Analysts believe that ICICI Bank has established itself as a growth leader and that with improved return ratios and trustworthy management, it would be able to close the value gap with rivals such as HDFC Bank. The Reserve Bank of India (RBI) has granted a two-year extension of Sandeep Bakhshi’s term as managing director and chief executive.
RBI’s two-year term extension, rather than the usual three-year extension, is consistent with the legitimate board/shareholder ratification of his appointment for a five-year period from October 15, 2018, to October 23, 2023. As a result, unlike RBL Bank and DCB Bank, it should not be viewed as a short-term extension by RBI, according to analysts.
According to data provided by Prime Database, ICICI Bank has become the largest holding for domestic mutual funds in terms of value, reflecting the latest dominance of business-focused financing over retail borrowers.
Mutual funds now have 5.75 percent of their equity AUM invested in ICICI Bank. According to data published by Prime Database, HDFC Bank now accounts for 5.31 percent of the equity AUM of mutual funds. The change of guard is yet another example of the scales of fate tipping in ICICI Bank’s favour after nearly a decade of dominance by HDFC Bank.
When it comes to returns over a one-year and five-year time horizon, ICICI Bank shares have dominated. The stock of ICICI Bank has increased by 87 percent in the last year and by 199 percent in the last five years.
Chief Executive Officer Sandeep Bakshi has said that the bank’s loan book and corporate governance have been cleaned up and that the bank’s energies have been refocused on becoming the growth machine it was in the 2000s.
ICICI Bank posted a NIM of 3.89 percent in the quarter ended June, compared to HDFC Bank’s 4.1 percent. Factors, such as investors’ hope that corporate credit demand will resume shortly, fueled the stock’s rise in 2021. Fund managers and investors in the country are counting on a resurgence in private capital investment. The premise is that the economy’s strong comeback to demand following the pandemic, as well as corporations’ recent deleveraging of balance sheets, should create a platform for capacity expansion.
There hasn’t been enough information to establish that business investment is increasing thus far.
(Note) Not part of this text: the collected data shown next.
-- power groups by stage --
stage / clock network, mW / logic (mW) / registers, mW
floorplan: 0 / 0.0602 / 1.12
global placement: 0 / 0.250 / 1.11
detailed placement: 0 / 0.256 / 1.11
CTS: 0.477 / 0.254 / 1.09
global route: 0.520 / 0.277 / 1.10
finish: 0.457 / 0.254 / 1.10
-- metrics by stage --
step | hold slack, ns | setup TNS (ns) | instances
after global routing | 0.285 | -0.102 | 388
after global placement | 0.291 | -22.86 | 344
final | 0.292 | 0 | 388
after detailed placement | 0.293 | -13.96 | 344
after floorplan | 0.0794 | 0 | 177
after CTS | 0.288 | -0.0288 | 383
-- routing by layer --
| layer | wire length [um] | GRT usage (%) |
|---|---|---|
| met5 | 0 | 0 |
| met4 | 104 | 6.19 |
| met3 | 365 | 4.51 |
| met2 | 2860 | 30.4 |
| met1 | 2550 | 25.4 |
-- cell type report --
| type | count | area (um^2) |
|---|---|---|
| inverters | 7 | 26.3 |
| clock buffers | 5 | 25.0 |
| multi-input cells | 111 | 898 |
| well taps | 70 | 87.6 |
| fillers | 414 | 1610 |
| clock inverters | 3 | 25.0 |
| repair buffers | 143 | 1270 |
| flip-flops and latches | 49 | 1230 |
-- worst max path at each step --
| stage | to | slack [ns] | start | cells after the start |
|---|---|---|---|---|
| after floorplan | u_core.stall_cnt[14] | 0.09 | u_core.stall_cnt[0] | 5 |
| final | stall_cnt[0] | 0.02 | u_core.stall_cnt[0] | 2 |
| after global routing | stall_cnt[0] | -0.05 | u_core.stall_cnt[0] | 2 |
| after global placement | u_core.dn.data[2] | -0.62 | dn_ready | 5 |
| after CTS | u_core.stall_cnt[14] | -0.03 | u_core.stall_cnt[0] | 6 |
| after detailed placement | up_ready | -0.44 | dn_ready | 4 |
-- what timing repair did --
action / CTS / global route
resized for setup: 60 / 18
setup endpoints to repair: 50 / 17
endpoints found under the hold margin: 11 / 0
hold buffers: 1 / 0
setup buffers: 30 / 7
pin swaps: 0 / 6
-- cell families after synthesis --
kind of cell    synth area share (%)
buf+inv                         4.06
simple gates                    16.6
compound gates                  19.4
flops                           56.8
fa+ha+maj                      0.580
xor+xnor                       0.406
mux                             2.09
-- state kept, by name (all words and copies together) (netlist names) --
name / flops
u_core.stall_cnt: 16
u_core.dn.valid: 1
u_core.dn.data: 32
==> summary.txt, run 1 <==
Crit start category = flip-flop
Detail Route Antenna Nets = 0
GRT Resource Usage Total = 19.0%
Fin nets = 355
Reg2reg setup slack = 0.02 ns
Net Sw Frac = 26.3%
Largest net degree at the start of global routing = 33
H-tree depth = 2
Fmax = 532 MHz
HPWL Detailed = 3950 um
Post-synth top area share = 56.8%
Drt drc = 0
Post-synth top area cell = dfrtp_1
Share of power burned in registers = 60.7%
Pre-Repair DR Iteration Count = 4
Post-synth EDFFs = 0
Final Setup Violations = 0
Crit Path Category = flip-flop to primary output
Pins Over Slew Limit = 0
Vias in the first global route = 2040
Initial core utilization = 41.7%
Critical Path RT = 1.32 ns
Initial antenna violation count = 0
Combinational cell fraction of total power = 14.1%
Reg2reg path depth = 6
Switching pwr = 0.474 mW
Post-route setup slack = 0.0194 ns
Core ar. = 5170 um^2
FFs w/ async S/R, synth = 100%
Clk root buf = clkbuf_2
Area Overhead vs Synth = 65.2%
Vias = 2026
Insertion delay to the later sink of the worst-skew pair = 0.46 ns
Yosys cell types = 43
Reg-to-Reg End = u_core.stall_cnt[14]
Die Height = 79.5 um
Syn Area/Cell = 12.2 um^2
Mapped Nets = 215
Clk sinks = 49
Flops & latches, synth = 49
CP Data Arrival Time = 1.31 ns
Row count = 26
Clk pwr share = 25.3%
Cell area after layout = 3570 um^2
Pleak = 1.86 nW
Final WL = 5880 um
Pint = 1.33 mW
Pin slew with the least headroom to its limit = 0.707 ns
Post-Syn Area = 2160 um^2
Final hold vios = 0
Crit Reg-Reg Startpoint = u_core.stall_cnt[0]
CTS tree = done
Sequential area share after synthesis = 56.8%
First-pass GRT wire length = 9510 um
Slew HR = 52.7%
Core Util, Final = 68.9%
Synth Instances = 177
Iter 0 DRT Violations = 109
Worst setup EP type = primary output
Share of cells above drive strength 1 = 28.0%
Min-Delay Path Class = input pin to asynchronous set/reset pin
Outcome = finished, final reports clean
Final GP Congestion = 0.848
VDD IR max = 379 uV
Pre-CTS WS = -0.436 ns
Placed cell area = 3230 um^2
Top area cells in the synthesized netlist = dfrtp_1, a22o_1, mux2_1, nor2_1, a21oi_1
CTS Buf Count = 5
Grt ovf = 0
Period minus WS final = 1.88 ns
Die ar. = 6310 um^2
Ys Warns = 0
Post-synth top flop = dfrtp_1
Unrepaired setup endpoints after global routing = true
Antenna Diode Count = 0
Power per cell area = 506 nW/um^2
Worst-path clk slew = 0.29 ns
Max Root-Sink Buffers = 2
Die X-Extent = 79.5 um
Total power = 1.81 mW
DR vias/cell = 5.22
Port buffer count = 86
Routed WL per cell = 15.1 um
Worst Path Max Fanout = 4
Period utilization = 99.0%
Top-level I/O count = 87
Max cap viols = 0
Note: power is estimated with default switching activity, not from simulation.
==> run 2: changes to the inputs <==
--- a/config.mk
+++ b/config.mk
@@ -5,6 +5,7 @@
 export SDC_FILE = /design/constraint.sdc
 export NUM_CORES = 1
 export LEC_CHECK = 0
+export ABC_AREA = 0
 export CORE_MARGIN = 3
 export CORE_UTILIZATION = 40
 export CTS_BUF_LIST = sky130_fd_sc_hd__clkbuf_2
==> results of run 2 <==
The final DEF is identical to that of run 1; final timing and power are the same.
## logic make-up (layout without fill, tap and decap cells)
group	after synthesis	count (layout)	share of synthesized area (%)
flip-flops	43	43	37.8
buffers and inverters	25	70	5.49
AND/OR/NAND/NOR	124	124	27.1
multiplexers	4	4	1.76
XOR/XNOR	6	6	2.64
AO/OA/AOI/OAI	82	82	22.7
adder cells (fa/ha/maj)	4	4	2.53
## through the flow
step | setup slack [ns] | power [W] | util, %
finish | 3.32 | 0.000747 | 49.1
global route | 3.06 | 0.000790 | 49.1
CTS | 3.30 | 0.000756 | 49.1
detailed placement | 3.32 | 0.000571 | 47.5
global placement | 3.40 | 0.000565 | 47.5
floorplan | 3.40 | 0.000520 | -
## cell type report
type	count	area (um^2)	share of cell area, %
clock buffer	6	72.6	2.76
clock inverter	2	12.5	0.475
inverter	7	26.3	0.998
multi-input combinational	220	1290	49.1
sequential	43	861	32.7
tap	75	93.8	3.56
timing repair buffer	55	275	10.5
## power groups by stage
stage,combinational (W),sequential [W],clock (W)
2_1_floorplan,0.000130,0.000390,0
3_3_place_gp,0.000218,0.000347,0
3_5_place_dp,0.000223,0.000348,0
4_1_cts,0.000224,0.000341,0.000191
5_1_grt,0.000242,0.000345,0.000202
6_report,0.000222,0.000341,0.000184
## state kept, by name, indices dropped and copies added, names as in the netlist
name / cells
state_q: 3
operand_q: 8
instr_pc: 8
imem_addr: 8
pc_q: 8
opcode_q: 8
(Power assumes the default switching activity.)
$ cat config.mk
export PLATFORM = sky130hd
export DESIGN_NAME = uc_eng_tx
export DESIGN_NICKNAME = d
export VERILOG_FILES = /design/src/rtl/uc_pkg.sv /design/src/rtl/uc_tx_fifo.sv /design/src/rtl/uc_eng_tx.sv
export SDC_FILE = /design/constraint.sdc
export NUM_CORES = 1
export LEC_CHECK = 0
export ABC_AREA = 1
export BUFFER_PORTS_ARGS = -buffer_cell sky130_fd_sc_hd__buf_2
export CAP_MARGIN = 15
export CELL_PAD_IN_SITES_DETAIL_PLACEMENT = 0
export CELL_PAD_IN_SITES_GLOBAL_PLACEMENT = 1
export CORE_AREA = 2 2 136 138
export CTS_CLUSTER_SIZE = 20
export DETAILED_ROUTE_END_ITERATION = 10
export DIE_AREA = 0 0 138 140
export MAX_ROUTING_LAYER = met4
export PLACE_DENSITY = 0.77
export SETUP_SLACK_MARGIN = 0.1
export SLEW_MARGIN = 10
export SYNTH_ARGS = -nofsm -noshare
export SYNTH_HDL_FRONTEND = slang
export SYNTH_SLANG_ARGS = --single-unit
$ cat constraint.sdc
create_clock -name clk -period 3 [get_ports clk]
set_input_delay 0.3 -clock clk [delete_from_list [all_inputs] [get_ports clk]]
set_output_delay 0.3 -clock clk [all_outputs]
set_load 0.005 [all_outputs]
$ cat src/rtl/uc_pkg.sv
// Shared definitions for the unit-clause exchange: sizing, literal layout and transmitter states.
package uc_pkg;
   localparam int unsigned UC_LENGTH  = 1024;
   localparam int unsigned NUM_ENGINE = 4;
   localparam int unsigned IDX_W      = $clog2(UC_LENGTH);
   localparam int unsigned LIT_W      = IDX_W + 1;

   typedef struct packed {
      logic             polarity;
      logic [IDX_W-1:0] idx;
   } uc_lit_t;

   typedef enum logic [1:0] {
      IDLE   = 2'd0,
      ACTIVE = 2'd1,
      HALT   = 2'd2
   } uc_tx_state_t;
endpackage

$ cat src/rtl/uc_tx_fifo.sv
// Synchronous FIFO holding pending unit literals; flush empties it in one cycle.
module uc_tx_fifo #(
   parameter int unsigned W     = 11,
   parameter int unsigned DEPTH = 16
) (
   input  logic         clk,
   input  logic         rst,
   input  logic         push,
   input  logic         pop,
   input  logic         flush,
   input  logic [W-1:0] din,
   output logic         full,
   output logic         empty,
   output logic [W-1:0] head
);
   localparam int unsigned AW = $clog2(DEPTH);
   localparam int unsigned CW = AW + 1;

   logic [W-1:0]  mem [DEPTH];
   logic [AW-1:0] wr_ptr;
   logic [AW-1:0] rd_ptr;
   logic [CW-1:0] count;
   logic          do_push;
   logic          do_pop;

   assign full    = (count == CW'(DEPTH));
   assign empty   = (count == '0);
   assign head    = mem[rd_ptr];
   assign do_push = push && !full && !flush;
   assign do_pop  = pop && !empty && !flush;

   always_ff @(posedge clk) begin
      if (do_push) mem[wr_ptr] <= din;
   end

   // Pointers wrap naturally at DEPTH; count carries the extra bit to tell full from empty.
   always_ff @(posedge clk or negedge rst) begin
      if (!rst) begin
         wr_ptr <= '0;
         rd_ptr <= '0;
         count  <= '0;
      end else if (flush) begin
         wr_ptr <= '0;
         rd_ptr <= '0;
         count  <= '0;
      end else begin
         if (do_push) wr_ptr <= wr_ptr + AW'(1);
         if (do_pop)  rd_ptr <= rd_ptr + AW'(1);
         count <= count + CW'(do_push) - CW'(do_pop);
      end
   end
endmodule

$ cat src/rtl/uc_eng_tx.sv
// Engine-side UC transmitter: buffers derived unit literals and retires one per arbiter grant window.
module uc_eng_tx #(
   parameter int unsigned UC_LENGTH  = 1024,
   parameter int unsigned NUM_ENGINE = 4,
   parameter int unsigned ENG_ID     = 0,
   parameter int unsigned DEPTH      = 16
) (
   input  logic                       clk,
   input  logic                       rst,
   input  logic                       mem_done,
   input  logic                       eng_uc_valid,
   input  logic [$clog2(UC_LENGTH):0] eng_uc,
   output logic                       eng_uc_ready,
   input  logic [NUM_ENGINE-1:0]      engmask,
   input  logic                       conflict,
   output logic                       eng2uca_valid,
   output logic                       eng2uca_empty,
   output logic [$clog2(UC_LENGTH):0] eng2uca,
   output logic                       overflow,
   output logic                       halted
);
   import uc_pkg::*;

   localparam int unsigned LW = $clog2(UC_LENGTH) + 1;
   localparam int unsigned MW = (NUM_ENGINE > 1) ? $clog2(NUM_ENGINE) : 1;

   uc_tx_state_t  state_q, state_d;
   logic          grant, grant_q;
   logic          offer_q, offer_d;
   logic          tail_vld_q, tail_vld_d;
   logic [LW-1:0] tail_q, tail_d;
   logic          overflow_d, halted_d;
   logic          live, dup, push, pop, flush;
   logic          full, empty;
   logic [LW-1:0] head;

   assign grant         = engmask[MW'(ENG_ID)];
   assign eng_uc_ready  = !full && (state_q != HALT);
   assign eng2uca_valid = offer_q;
   assign eng2uca_empty = !offer_q;
   assign eng2uca       = offer_q ? head : '0;

   uc_tx_fifo #(.W(LW), .DEPTH(DEPTH)) u_fifo (
      .clk   (clk),
      .rst   (rst),
      .push  (push),
      .pop   (pop),
      .flush (flush),
      .din   (eng_uc),
      .full  (full),
      .empty (empty),
      .head  (head)
   );

   always_ff @(posedge clk or negedge rst) begin
      if (!rst) begin
         state_q    <= IDLE;
         grant_q    <= 1'b0;
         offer_q    <= 1'b0;
         tail_vld_q <= 1'b0;
         tail_q     <= '0;
         overflow   <= 1'b0;
         halted     <= 1'b0;
      end else begin
         state_q    <= state_d;
         grant_q    <= grant;
         offer_q    <= offer_d;
         tail_vld_q <= tail_vld_d;
         tail_q     <= tail_d;
         overflow   <= overflow_d;
         halted     <= halted_d;
      end
   end

   // Next state, push/pop decisions and window bookkeeping; a conflict overrides everything else.
   always_comb begin
      state_d    = state_q;
      offer_d    = offer_q;
      tail_vld_d = tail_vld_q;
      tail_d     = tail_q;
      overflow_d = overflow;
      flush      = 1'b0;

      live = (state_q != HALT) && !conflict;
      dup  = tail_vld_q && (eng_uc == tail_q);
      push = live && eng_uc_valid && !dup && !full;
      pop  = live && offer_q && grant_q && !grant;

      case (state_q)
         IDLE: begin
            if (conflict)      state_d = HALT;
            else if (mem_done) state_d = ACTIVE;
         end
         ACTIVE: begin
            if (conflict) state_d = HALT;
         end
         HALT:    state_d = HALT;
         default: state_d = IDLE;
      endcase

      if (live && eng_uc_valid && !dup && full) overflow_d = 1'b1;

      if (push) begin
         tail_d     = eng_uc;
         tail_vld_d = 1'b1;
      end

      if (pop) offer_d = 1'b0;
      // The head is latched for the whole window only if something was queued when it opened.
      if (live && (state_q == ACTIVE) && grant && !grant_q && !empty) offer_d = 1'b1;

      if ((state_q != HALT) && conflict) begin
         flush      = 1'b1;
         offer_d    = 1'b0;
         tail_vld_d = 1'b0;
      end

      halted_d = (state_d == HALT);
   end
endmodule

==> flow_results.org, run 1 <==
** Status
- Run status :: finished clean

** Clocking
- Root cell of the clock tree :: sky130_fd_sc_hd__clkbuf_16
- Clock latency at the later pin of the worst-skew pair :: 0.48 ns
- The clock passes through at most 3 buffers.
- CTS built an H-tree with a depth of 1.
- TritonCTS built the clock tree.
- Post-CTS clock slew at the launch and capture registers of the worst setup and hold paths :: 0.06 ns
- The clock net in this run drives a total of 206 sinks.
- The number of clock buffers added by TritonCTS is 21.

** STA
- The number of max-slew violations in the final report was 0.
- Number of endpoints with negative hold slack in the final report :: 0
- Setup repair after global routing left no endpoint under its margin.
- Worst Tran Pin Value :: 1.17 ns
- Across the routed clock network, the largest skew measured is 0.00834 ns.
- Counting I/O delays and the setup requirement, the final critical path takes 2.72 ns.
- Final period util :: 90.6%
- Final number of setup-violating endpoints :: 0
- Based on the critical path, the design can be clocked at up to 368 MHz.
- In this run the tightest slew margin relative to its limit is 21.5%.
- Setup total negative slack on the finished layout was measured at 0 ns.

** Finish
- Counting the fill cells in the layout gives 1,473.
- Post-layout instance count excluding filler cells :: 1,059
- Synthesis-to-finish area growth :: 14.9%
- After routing the design area is 10,100 um^2.
- 0 antenna diodes ended up in the layout.
- The post-route netlist has 14.8% of its cells at a drive strength greater than 1.
- At the end of the flow, the number of nets in the layout was 848.

** Critical path
- STA puts the critical path data arrival time at 2.42 ns.
- The critical path ends at eng2uca[8].
- Along the worst path, the maximum fanout reaches 19.
- The most critical setup path has its startpoint at u_fifo.rd_ptr[1].
- The worst setup path is launched from a flip-flop.
- In this run the critical register-to-register path is launched from halted.
- The setup path with the least slack is of type flip-flop to primary output.
- The endpoint identified for the worst register-to-register timing path is u_fifo.count[4].
- The worst register-to-register path has a setup slack of 0.42 ns.
- Worst reg-to-reg path cell count :: 15
- Nature of the critical path endpoint :: primary output
- Required time of the critical path :: 2.70 ns

** Floorplan
- Floorplan Core Area :: 17,800 um^2
- The floorplan has 49 rows.
- Count of boundary I/O pins :: 36
- The floorplan step set the die height to 140 um.
- Die Span X :: 138 um
- The die covers 19,300 um^2.
- Initial Utilization :: 49.3%

** GRT
- In the global route stage, overall resource usage came out at 21.2%.
- The initial antenna violation count is 0.
- Largest net degree at the start of global routing :: 93
- The first global-routing pass estimated 30,500 um of wire.
- Global-route congestion overflow total :: 0
- The via count of the first global-routing pass came to 5,434.

** Power and ir drop
- Power Dens Cells :: 704 nW/um^2
- Combinational logic burns 16.7% of the power.
- VDD sags by at most 0.488 mV.
- The internal portion of the total power is 5150 uW.
- Leakage :: 0.00369 uW
- Fraction of power consumed by sequential logic :: 48.5%
- In this run switching power makes up 27.3% of total power.
- The analysis attributes to net switching a power of 1930 uW.
- Clock Power Share :: 34.7%

** Logic synthesis
- Cells after synthesis :: 760
- The synthesized design contains 176 enable-type register cells.
- Most used standard cell by instance count after synthesis :: sky130_fd_sc_hd__edfxtp_1
- The commonest cells after synthesis are sky130_fd_sc_hd__edfxtp_1 (176), sky130_fd_sc_hd__nor2_1 (146), sky130_fd_sc_hd__o21ai_0 (90).
- Post-synthesis net count :: 792
- In the synthesized netlist the async set-or-reset flop fraction comes to 14.6%.
- In this run the cell area of the synthesized design comes to 8760 um^2.
- Total of warnings raised by yosys :: 0
- Dividing the synthesized area by the synthesized cell count gives 11.5 um^2.
- Top cells by area, synth :: sky130_fd_sc_hd__edfxtp_1 (60%), sky130_fd_sc_hd__dfrtp_1 (8.6%), sky130_fd_sc_hd__nor2_1 (6.3%)
- Flip-flop and latch count after synthesis :: 206
- For this run, the leading register cell type out of synthesis is sky130_fd_sc_hd__edfxtp_1.
- Synth top area share :: 60.4%
- The synthesized netlist contains 30 unique library cells.
- Library cell with the largest summed area after synthesis :: sky130_fd_sc_hd__edfxtp_1
- Sequential area share after synthesis :: 68.9%

** Placement
- The count of buffers added on input and output ports is 32.
- Sum of net half-perimeters after detailed placement :: 12,400 um
- The congestion estimate from routability-driven global placement came to 0.786.
- Including well taps, the total number of placed cells is 1,004.
- Placed cell areas :: 9250 um^2

** Route
- For this run, design rule violations remaining after detail routing come to 0.
- In the final routed layout, each cell accounts on average for 19.1 um.
- 1st-pass router iterations :: 4
- In this run the remaining antenna-violating nets after routing total 0.
- The final layout contains routed wiring with a total length of 20,200 um.
- Using the TritonRoute via totals, the vias-per-cell ratio works out to 5.54.
- Total via count after detailed routing :: 5,865
- The first routing iteration left 483 violations.

** Min path
- The min-delay analysis places its worst path in the category primary input to flip-flop.

** Run
- Max-cap check violation count :: 0
## area by class of cell
| class | instances | area, um^2 | share of cell area, % |
|---|---|---|---|
| timing repair buffer | 73 | 504 | 5.01 |
| inverter | 54 | 208 | 2.06 |
| multi-input combinational | 460 | 2380 | 23.6 |
| sequential | 206 | 6040 | 60.0 |
| clock inverter | 12 | 104 | 1.03 |
| tap | 229 | 287 | 2.85 |
| clock buffer | 25 | 541 | 5.37 |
This is because the economy’s credit impulse is sluggish, and capacity utilisation is still well below the point where businesses can consider expanding.
According to the most recent RBI data, HDFC Bank currently has 14.82 million credit cards on the market, down from 15.38 million in November 2020. ICICI Bank, on the other hand, was the greatest gainer in the December-June period, adding over 1.32 million credit cards, bringing its total credit card outstanding to 11.03 million in June 2021, up from 9.71 million in November 2020.
What is ICICI Bank’s full name?
Before changing its name to ICICI Bank, the bank was known as the Industrial Credit and Investment Corporation of India Bank.
Is ICICI Bank a public or private bank?
ICICI Bank is India’s leading private bank. At the end of September 2020, the Bank’s total assets were worth Rs. 14.76 trillion.